Ok, so changing matplotlib's back engine doesn't improve performance and has a minor change in what human rendering looks like. Is that correct?

It’s the reverse of that, I’m keeping the backend the same and saving the rendered output to raw RGB values, and then displaying that within Pygame. Doing this doesn’t require changing anything about matplotlib’s backend, although it could hypothetically be gotten rid of altogether and have all the rendering done in pygame

elliottower commented 1 year ago

Tests pass locally but I got these warnings, not sure if they're a problem or not.

====================================================================================== warnings summary ====================================================================================== ../../../anaconda3/lib/python3.9/site-packages/gymnasium/envs/registration.py:521 /Users/elliottower/anaconda3/lib/python3.9/site-packages/gymnasium/envs/registration.py:521: UserWarning: WARN: Overriding environment MiniGrid-BlockedUnlockPickup-v0 already in registry. logger.warn(f"Overriding environment {new_spec.id} already in registry.")

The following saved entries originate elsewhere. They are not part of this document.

File: src/include/gcs_pkg.sv
// Constants, offsets and reset values for the global control and status register pair.
// Assumes the host port decoder delivers a 16-bit register address and byte data.
// Function
// RQ1 - Global receive enable clear: every receive bus is ignored.
// RQ2 - Global transmit enable clear: no transmit data, sequencers held in reset.
// RQ3 - On transmit disable, the 32-bit word in progress finishes first.
// RQ4 - Label-reverse bit flips label byte order on all channels.
// RQ5 - Suppress bit keeps loopback transmitters off the external output.
// RQ6 - Control bit 1 picks host-new or transmitter-7-new for status bit 7.
// RQ7 - Control bit 0 sets transmitter 0/1 descriptor length 128 or 256.
// RQ8 - Control register read/write at 0x8000, read-only copy at 0x8001.
// RQ9 - Status register at 0x8002 readable any time, no side effects.
// RQ10 - Status bit 5 mirrors the ready pin.
// RQ11 - Status bit 4 high once run is asserted and normal operation.
// RQ12 - Status bit 3 set on self-test or boot load failure.
// RQ13 - Status bit 2 high while RAM check and clear run.
// RQ14 - Status bit 1 high in EEPROM programming; ready low meanwhile.
// RQ15 - Status bit 0 high while loading from the boot EEPROM.
// RQ16 - Receive channel accepts data only with global and channel enable set.
// RQ17 - Unused bits read zero, writes to them ignored, control resets to zero.
package gcs_pkg;
   // =====================================================================
   // Register offsets
   localparam logic [15:0] CTRL_ADDR = 16'h8000;
   localparam logic [15:0] CTRL_COPY_ADDR = 16'h8001;
   localparam logic [15:0] STAT_ADDR = 16'h8002;
   // =====================================================================
   // Control fields
   localparam int unsigned CTRL_RX_GLOBAL_BIT = 7;
   localparam int unsigned CTRL_TX_GLOBAL_BIT = 6;
   localparam int unsigned CTRL_LABEL_REV_BIT = 3;
   localparam int unsigned CTRL_LOOP_SUPP_BIT = 2;
   localparam int unsigned CTRL_OWNER_BIT = 1;
   localparam int unsigned CTRL_LONG_DESC_BIT = 0;
   localparam logic [7:0] CTRL_WRITE_MASK = 8'hCF;
   localparam logic [7:0] CTRL_RESET = 8'h00;
   // =====================================================================
   // Status fields
   localparam int unsigned STAT_READY_BIT = 5;
   localparam int unsigned STAT_ACTIVE_BIT = 4;
   localparam int unsigned STAT_SAFE_BIT = 3;
   localparam int unsigned STAT_RAM_BIT = 2;
   localparam int unsigned STAT_PROG_BIT = 1;
   localparam int unsigned STAT_BOOT_BIT = 0;
   localparam logic [7:0] STAT_RESET = 8'h00;
   // =====================================================================
   // Sizes and derived values
   localparam int unsigned RX_CHANNELS = 16;
   localparam int unsigned TX_CHANNELS = 8;
   localparam logic [8:0] DESC_LEN_SHORT = 9'h080;
   localparam logic [8:0] DESC_LEN_LONG = 9'h100;
endpackage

../../../anaconda3/lib/python3.9/site-packages/gymnasium/envs/registration.py:521 /Users/elliottower/anaconda3/lib/python3.9/site-packages/gymnasium/envs/registration.py:521: UserWarning: WARN: Overriding environment MiniGrid-LavaCrossingS9N1-v0 already in registry. logger.warn(f"Overriding environment {new_spec.id} already in registry.")

pseudo-rnd-thoughts commented 1 year ago

Don't worry about that, this is due to pycharm adding the project path when you run python (I believe)

pseudo-rnd-thoughts commented 1 year ago

I believe you need to add an entry_points and update the dockerfile, see the gymnasium dockerfile on the last line https://github.com/Farama-Foundation/Gymnasium/blob/main/bin/docker_entrypoint

elliottower commented 1 year ago

I believe you need to add an entry_points and update the dockerfile, see the gymnasium dockerfile on the last line https://github.com/Farama-Foundation/Gymnasium/blob/main/bin/docker_entrypoint

Good call, thanks. Moved them to bin to make it the same as gymnasium (seems cleaner as well not having as many files in root but I can move them back if we want).